30. Twin Shadow - “Truly”

Another year, another hit from Twin Shadow.  One of these days he has to get huge.

31. Faye Webster - “Room Temperature”

Granted this song is about three minutes of her chanting “I should get out more,” but it really does make me think that I should get out more.

32. Rosie Tucker - “Lauren”

This is a very sad song that doesn’t exactly sound sad and I find it hard to say why that is.

33. Beach Bunny - “Ms.
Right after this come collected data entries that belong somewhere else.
**src/rtl/hcb_pkg.sv**
```systemverilog
// Shared types and constants for the Huffman code builder.
`default_nettype none
package hcb_pkg;
	localparam int MAX_SYMBOLS = 32;
	localparam int NODE_DEPTH  = 2 * MAX_SYMBOLS - 1;
	localparam int STACK_DEPTH = 32;
	localparam int IDX_W       = $clog2(NODE_DEPTH);
	localparam int CNT_W       = $clog2(MAX_SYMBOLS + 1);
	localparam int SP_W        = $clog2(STACK_DEPTH + 1);
	localparam int WGT_W       = 21;
	localparam int CODE_W      = 31;
	localparam int LEN_W       = 5;

	typedef enum logic [2:0] {
		S_LOAD, S_MADD, S_MINS, S_ROOT, S_FETCH, S_EXAM, S_POPRD, S_POPLD
	} hcb_state_t;

	typedef struct packed {
		logic load;
		logic madd;
		logic mins;
		logic root;
		logic fetch;
		logic emit;
		logic push;
		logic pop_rd;
		logic pop_ld;
	} hcb_cmd_t;

	typedef struct packed {
		logic cnt_ge2;
		logic is_leaf;
		logic sp_zero;
		logic out_busy;
	} hcb_stat_t;

	typedef struct packed {
		logic             leaf;
		logic [7:0]       sym;
		logic [IDX_W-1:0] c0;
		logic [IDX_W-1:0] c1;
	} hcb_node_t;

	typedef struct packed {
		logic [IDX_W-1:0]  node;
		logic [CODE_W-1:0] code;
		logic [LEN_W-1:0]  len;
	} hcb_rec_t;
endpackage
`default_nettype wire

```
**src/rtl/hcb_ctrl.sv**
```systemverilog
// Controller state machine: load, merge, and tree walk sequencing.
`default_nettype none
module hcb_ctrl import hcb_pkg::*; (
	input  wire        clk,
	input  wire        arst_n,
	input  wire        in_valid,
	input  wire        final_symbol,
	output logic       in_stall,
	input  hcb_stat_t  stat,
	output hcb_cmd_t   cmd
);
	hcb_state_t state_q, state_d;

	// Hold state register
	always_ff @(posedge clk or negedge arst_n) begin
		if (!arst_n) state_q <= S_LOAD;
		else state_q <= state_d;
	end

	// Decide next state and commands
	always_comb begin
		state_d  = state_q;
		cmd      = '0;
		in_stall = 1'b1;
		case (state_q)
			S_LOAD: begin
				in_stall = 1'b0;
				if (in_valid) begin
					cmd.load = 1'b1;
					if (final_symbol) state_d = S_MADD;
				end
			end
			S_MADD: begin
				if (stat.cnt_ge2) begin
					cmd.madd = 1'b1;
					state_d  = S_MINS;
				end else begin
					state_d = S_ROOT;
				end
			end
			S_MINS: begin
				cmd.mins = 1'b1;
				state_d  = S_MADD;
			end
			S_ROOT: begin
				cmd.root = 1'b1;
				state_d  = S_FETCH;
			end
			S_FETCH: begin
				cmd.fetch = 1'b1;
				state_d   = S_EXAM;
			end
			S_EXAM: begin
				if (stat.is_leaf) begin
					if (!stat.out_busy) begin
						cmd.emit = 1'b1;
						state_d  = stat.sp_zero ? S_LOAD : S_POPRD;
					end
				end else begin
					cmd.push = 1'b1;
					state_d  = S_FETCH;
				end
			end
			S_POPRD: begin
				cmd.pop_rd = 1'b1;
				state_d    = S_POPLD;
			end
			S_POPLD: begin
				cmd.pop_ld = 1'b1;
				state_d    = S_FETCH;
			end
			default: state_d = S_LOAD;
		endcase
	end
endmodule
`default_nettype wire

```
**config.mk**
```make
export PLATFORM = sky130hd
export DESIGN_NAME = hcb_ctrl
export DESIGN_NICKNAME = d
export VERILOG_FILES = /design/src/rtl/hcb_pkg.sv /design/src/rtl/hcb_ctrl.sv
export SDC_FILE = /design/constraint.sdc
export NUM_CORES = 1
export LEC_CHECK = 0
export BUFFER_PORTS_ARGS = -buffer_cell sky130_fd_sc_hd__buf_2
export CAP_MARGIN = 40
export CORE_AREA = 2 2 39 41
export CTS_CLUSTER_DIAMETER = 80
export CTS_CLUSTER_SIZE = 20
export DETAILED_ROUTE_END_ITERATION = 10
export DIE_AREA = 0 0 41 43
export PLACE_DENSITY = 0.42
export SETUP_SLACK_MARGIN = 0.1
export SLEW_MARGIN = 20
export SYNTH_ARGS = -nofsm -noshare
export SYNTH_HDL_FRONTEND = slang
export SYNTH_SLANG_ARGS = --single-unit
```
**constraint.sdc**
```tcl
create_clock -name clk -period 1.8 [get_ports clk]
set_clock_uncertainty 0.2 [all_clocks]
set_input_delay 0.36 -clock clk [delete_from_list [all_inputs] [get_ports clk]]
set_output_delay 0.36 -clock clk [all_outputs]
set_load 0.01 [all_outputs]
```
==> results of run 1 <==
==> metrics by stage <==
stage / utilization (%) / total power [µW] / cell area (µm²) / instances / worst slack [ps]
global route: 34.1 / 817 / 472 / 75 / -45.4
CTS: 30.6 / 663 / 423 / 73 / 15.8
finish: 34.1 / 744 / 472 / 75 / 15.6
floorplan: - / 361 / 248 / 32 / 245
global placement: 25.0 / 459 / 347 / 64 / 208
detailed placement: 25.0 / 461 / 347 / 64 / 192
==> critical path, stage by stage, from the launching register on <==
cell and delay (ps):
dfrtp_2 420, or3_4 380, nor2_2 80, buf_2 120
==> power groups by stage <==
stage                     clock network, µW  registers [µW]  logic, µW
after floorplan                           0             116        245
after detailed placement                  0             138        324
after global routing                    130             145        542
final                                   117             137        490
after CTS                               124             133        407
after global placement                    0             138        322
==> worst paths after layout <==
path                                        start                      to  slack, ps  cells past startpoint
setup / recovery           state_q[1]$_DFFE_PN0P_                  cmd[8]         20                      3
hold / removal                            stat[1]  state_q[1]$_DFFE_PN0P_        240                      3
setup reg to reg           state_q[0]$_DFFE_PN0P_  state_q[0]$_DFFE_PN0P_        340                      5
hold reg to reg            state_q[1]$_DFFE_PN0P_  state_q[1]$_DFFE_PN0P_        430                      2
max in group asynchronous                  arst_n  state_q[1]$_DFFE_PN0P_       1030                      2
min in group asynchronous                  arst_n  state_q[0]$_DFFE_PN0P_        260                      2
==> cells in the mapped netlist, drive strengths merged <==
master / instances
nor2: 5
nand2b: 2
a21oi: 1
a21boi: 1
o21a: 2
inv: 1
o22ai: 1
nand2: 4
nand3b: 1
buf: 3
nor3b: 3
dfrtp: 3
or3: 1
and3: 1
a211oi: 1
o21ai: 2
==> timing repair <==
| action | 4_1_cts | 5_1_grt |
|---|---|---|
| endpoints found under the setup margin | 6 | 9 |
| hold buffers | 1 | 0 |
| buffers inserted | 4 | 2 |
| pin swaps | 0 | 1 |
| gates resized for setup | 3 | 9 |
| endpoints found under the hold margin | 3 | 0 |
==> metal layers <==
layer | vias up | global-route usage (%)
met1 | 127 | 9.39
met3 | 0 | 3.66
met5 | - | 0
met4 | 0 | 6.00
li1 | 162 | -
met2 | 13 | 14.7
==> area by class of cell <==
| type | instances | area share (%) |
|---|---|---|
| Clock buffer | 4 | 5.57 |
| Inverter | 1 | 0.796 |
| Multi-Input combinational cell | 25 | 36.1 |
| Sequential cell | 3 | 16.4 |
| Tap cell | 16 | 4.24 |
| Timing Repair Buffer | 26 | 36.9 |
==> logic make-up (layout without fill, tap and decap cells) <==
logic type	Yosys count	after routing	share of synthesized area, %
AOI/OAI and AO/OA	8	8	20.7
buffers and inverters	4	31	10.1
and+or+nand+nor	17	17	38.9
DFF	3	3	30.3
==> impl_metrics.json, run 1 <==
{
  "status": "finished, final reports clean",
  "largest_register_ffs": 3,
  "gp_congestion": 0.630,
  "yosysSeqAreaShare_pct": 30.3,
  "syn_nets": 40,
  "p_switching_uw": 288,
  "finalSetupViolations": 0,
  "ant_nets": 0,
  "num_vias": 302,
  "fin_nets": 68,
  "yosysTopAreaCell": "dfrtp_1",
  "p_leak_uw": 0.000239,
  "regMostFlops": "state_q",
  "hold_ws_ps": 236,
  "cts_sinks": 3,
  "synthTopCellsByArea": "dfrtp_1 30%, nor3b_1 9.1%, nand2_1 6.1%",
  "vias_per_cell": 4.03,
  "pin_count": 18,
  "grt_usage_pct": 9.26,
  "worst_slew_pin_slew_ps": 229,
  "drtPass1Iterations": 4,
  "clkLatencyLatePin_ps": 230,
  "final.period_utilization_pct": 99.1,
  "wl_per_cell_um": 9.19,
  "largestRegisters": "state_q: 3 flops",
  "regArea_um2": 77.6,
  "numCtsBuffers": 3,
  "rsz0062_at_grt": "true",
  "drt_iter0_drc": 9,
  "tns_ps": 0,
  "ys_types": 18,
  "start_kind": "flip-flop",
  "dieArea_um2": 1760,
  "powerDensity_nw_per_um2": 1580,
  "dieWidth_um": 41,
  "synth_warnings": 0,
  "sw_frac_of_total_pct": 38.7,
  "grt_max_degree": 10,
  "post-route-min-period_ps": 1780,
  "wl_met1_um": 294,
  "path_max_fanout": 4,
  "multi_input_area_um2": 170,
  "area_growth_pct": 90.4,
  "antennaDiodeCount": 0,
  "cp-end-kind": "output port",
  "cts_tree": "yes",
  "htree_levels": 1,
  "synth_area_um2": 248,
  "drv_slew": 0,
  "core_area_um2": 1380,
  "p_int_uw": 456,
  "required_ps": 1240,
  "highest_layer": "met3",
  "ir_drop_mv": 0.465,
  "grt_overflow": 0,
  "drive_gt1_share_pct": 61.0,
  "synth_top_area_share_pct": 30.3,
  "critical_path_class": "flip-flop to output port",
  "pwr-share-comb_pct": 65.9,
  "drv_cap": 0,
  "wl_met2_um": 330,
  "io_buffers": 17,
  "grt_pass1_vias": 288,
  "dr_wl_met3_um": 64,
  "wl_um": 689,
  "final.fill_count": 159,
  "dieHeight_um": 43,
  "max_freq_ghz": 0.560,
  "maxSlewHeadroom_pct": 84.6,
  "min-delay-path-class": "primary input to flip-flop",
  "drc": 0,
  "dp.final_hpwl_um": 493,
  "rows": 14,
  "arrival_ps": 1220,
  "final_cell_mix": "17 x buf_2, 5 x buf_6",
  "start_util_pct": 17.9,
  "path_clk_slew_ps": 30,
  "finalHoldViolations": 0,
  "final_common_cell": "buf_2",
  "cts_root_buffer": "clkbuf_4",
  "clock_power_share_pct": 15.7,
  "syn-instance-count": 32,
  "syn_area_per_cell_um2": 7.74,
  "grt_pass1_wl_um": 1080,
  "synth_seq_cells": 3,
  "seqPwrFrac_pct": 18.4,
  "antenna_found_initial": 0,
  "cts_buffer_depth": 2
}
Note: power is estimated with default switching activity, not from simulation.
==> run 2: changes to the inputs <==
--- a/config.mk
+++ b/config.mk
@@ -5,9 +5,10 @@
 export SDC_FILE = /design/constraint.sdc
 export NUM_CORES = 1
 export LEC_CHECK = 0
-export BUFFER_PORTS_ARGS = -buffer_cell sky130_fd_sc_hd__buf_2
+export BUFFER_PORTS_ARGS = -buffer_cell sky130_fd_sc_hd__buf_4
 export CAP_MARGIN = 40
 export CORE_AREA = 2 2 39 41
+export CTS_BUF_LIST = sky130_fd_sc_hd__clkbuf_4 sky130_fd_sc_hd__clkbuf_8 sky130_fd_sc_hd__clkbuf_16
 export CTS_CLUSTER_DIAMETER = 80
 export CTS_CLUSTER_SIZE = 20
 export DETAILED_ROUTE_END_ITERATION = 10
==> impl_metrics.json, run 2 (synthesis results as in run 1) <==
{
  "status": "finished, final reports clean",
  "powerDensity_nw_per_um2": 1530,
  "cp-end-kind": "output port",
  "dieWidth_um": 41,
  "drtPass1Iterations": 3,
  "htree_levels": 1,
  "pwr-share-comb_pct": 67.2,
  "ant_nets": 0,
  "clock_power_share_pct": 16.8,
  "final.fill_count": 154,
  "path_buf_inv": 1,
  "final.period_utilization_pct": 99.3,
  "grt_max_degree": 11,
  "regArea_um2": 76.3,
  "io_buffers": 17,
  "cts_root_buffer": "clkbuf_4",
  "p_total_uw": 808,
  "dieArea_um2": 1760,
  "final_common_cell": "buf_4",
  "crit_start": "state_q[1]$_DFFE_PN0P_",
  "core_area_um2": 1380,
  "largestRegisters": "state_q: 3 flops",
  "wl_um": 778,
  "regMostFlops": "state_q",
  "path_clk_slew_ps": 30,
  "start_util_pct": 17.9,
  "area_growth_pct": 113,
  "critical_path_class": "flip-flop to output port",
  "ir_drop_mv": 0.607,
  "cts_buffer_depth": 2,
  "highest_layer": "met3",
  "wl_per_cell_um": 10.2,
  "dr_wl_met3_um": 68,
  "crit_chain": "or3_4 > nor2_4 > buf_6",
  "hold_path.startpoint": "stat[1]",
  "pin_count": 18,
  "fin_nets": 69,
  "multi_input_area_um2": 178,
  "slowest_delay_ps": 420,
  "wl_met1_um": 310,
  "rr_startpoint": "state_q[0]$_DFFE_PN0P_",
  "wl_met2_um": 399,
  "maxSlewHeadroom_pct": 87.5,
  "clkLatencyLatePin_ps": 240,
  "path_delay_family": "simple AND/OR/NAND/NOR gates",
  "p_switching_uw": 302,
  "sw_frac_of_total_pct": 37.4,
  "cts_sinks": 3,
  "drt_iter0_drc": 6,
  "grt_overflow": 0,
  "required_ps": 1240,
  "dp.final_hpwl_um": 501,
  "arrival_ps": 1230,
  "worst_path_max_delay_cell": "dfrtp_2",
  "path_max_fanout": 4,
  "rows": 14,
  "p_int_uw": 506,
  "numCtsBuffers": 3,
  "rrSetupSlack_ps": 150,
  "antennaDiodeCount": 0,
  "worst_slew_pin_slew_ps": 187,
  "largest_register_ffs": 3,
  "vias_per_cell": 4.20,
  "p_leak_uw": 0.000256,
  "grt_pass1_vias": 296,
  "final_cell_mix": "22 x buf_4, 4 x clkbuf_4, 4 x buf_6",
  "seqPwrFrac_pct": 16.0,
  "finalHoldViolations": 0,
  "rsz0062_at_grt": "true",
  "start_kind": "flip-flop",
  "final_cell_area_um2": 528,
  "cts_tree": "yes",
  "gp_congestion": 0.621,
  "drv_slew": 0,
  "num_vias": 319,
  "antenna_found_initial": 0,
  "drc": 0,
  "dieHeight_um": 43,
  "min-delay-path-class": "primary input to flip-flop",
  "post-route-min-period_ps": 1790,
  "hold_ws_ps": 222,
  "grt_pass1_wl_um": 1240,
  "finalSetupViolations": 0,
  "grt_usage_pct": 11.1,
  "dpl-instance-area_um2": 389,
  "drv_cap": 0,
  "max_freq_ghz": 0.559,
  "drive_gt1_share_pct": 63.3
}
run 2: cell types whose count changed in the layout (fill, tap and decap cells not counted), moves of 2 or more:
cell	change
nor3b_1	-2
buf_4	+19
nor3b_2	+2
buf_2	-17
California”

I heard this song about three days before I made this list, so not sure how it will last.  It does seem like a fine expression of a certain role California plays in the American imagination, and therefore in our pop music.  Definitely better than Katy Perry’s song in any event.

34. Vampire Weekend - “Harmony Hall”

To repeat:  this is a great album and several other tracks could easily be on anyone’s list.

35. Aldous Harding - “The Barrel”

Her voice is so smooth, and this is a beautifully played track.  Another song I have no comprehension of at all:  “It's already dead / I know you have the dove / I'm not getting wet / Looks like a date is set / Show the ferret to the egg / I'm not getting led along.

Show the ferret to the egg?

36. Frankie Cosmos - “Windows”

The story so far: I listened to this album and liked it.  This seemed like a good track (also listen to the album please, it’s 17 tracks and not really singles).  Then today I found out who her parents are and not quite sure how that is going to play out.  On the one hand, Frankie Cosmos is about the most dumb-obvious stage name, so it seems a bit lame-ironic to use it.  Would it really matter if you went by Greta Kline, which is a perfectly fine indie singer-songwriter name?  Greta Kline from the upper east side – why yes, her dad is the actor.  Boy, I hope she doesn’t have some terrible relationship with her dad driving this.  Then I would feel really bad.  She picked a stage name and that’s cool, not like she needs any special permission to do that.  But the fact that she can talk to any creative person in New York with a phone call from dad is just weird to me, really weird for someone whose ambition is to sign with Polyvinyl Records or to open for Mitski (at least that’s what I imagine from this album).

37. Bibio - “Old Graffiti”

If you like to chill to somewhat ambient electronica that still sounds like pop music, this was a standout track this year.

38. Sambassadeur - “Foot of Afrikka”

While I personally was very excited about the return of Sambassadeur, they didn’t make that much of an impact.  Maybe their sound no longer strikes folks as current (fair enough) but I can’t help but think this track would have killed about four years ago.

39. Julia Jacklin - “Don't Know How To Keep Loving You”

Let’s have Julia play us out with a slow burn, it was her year.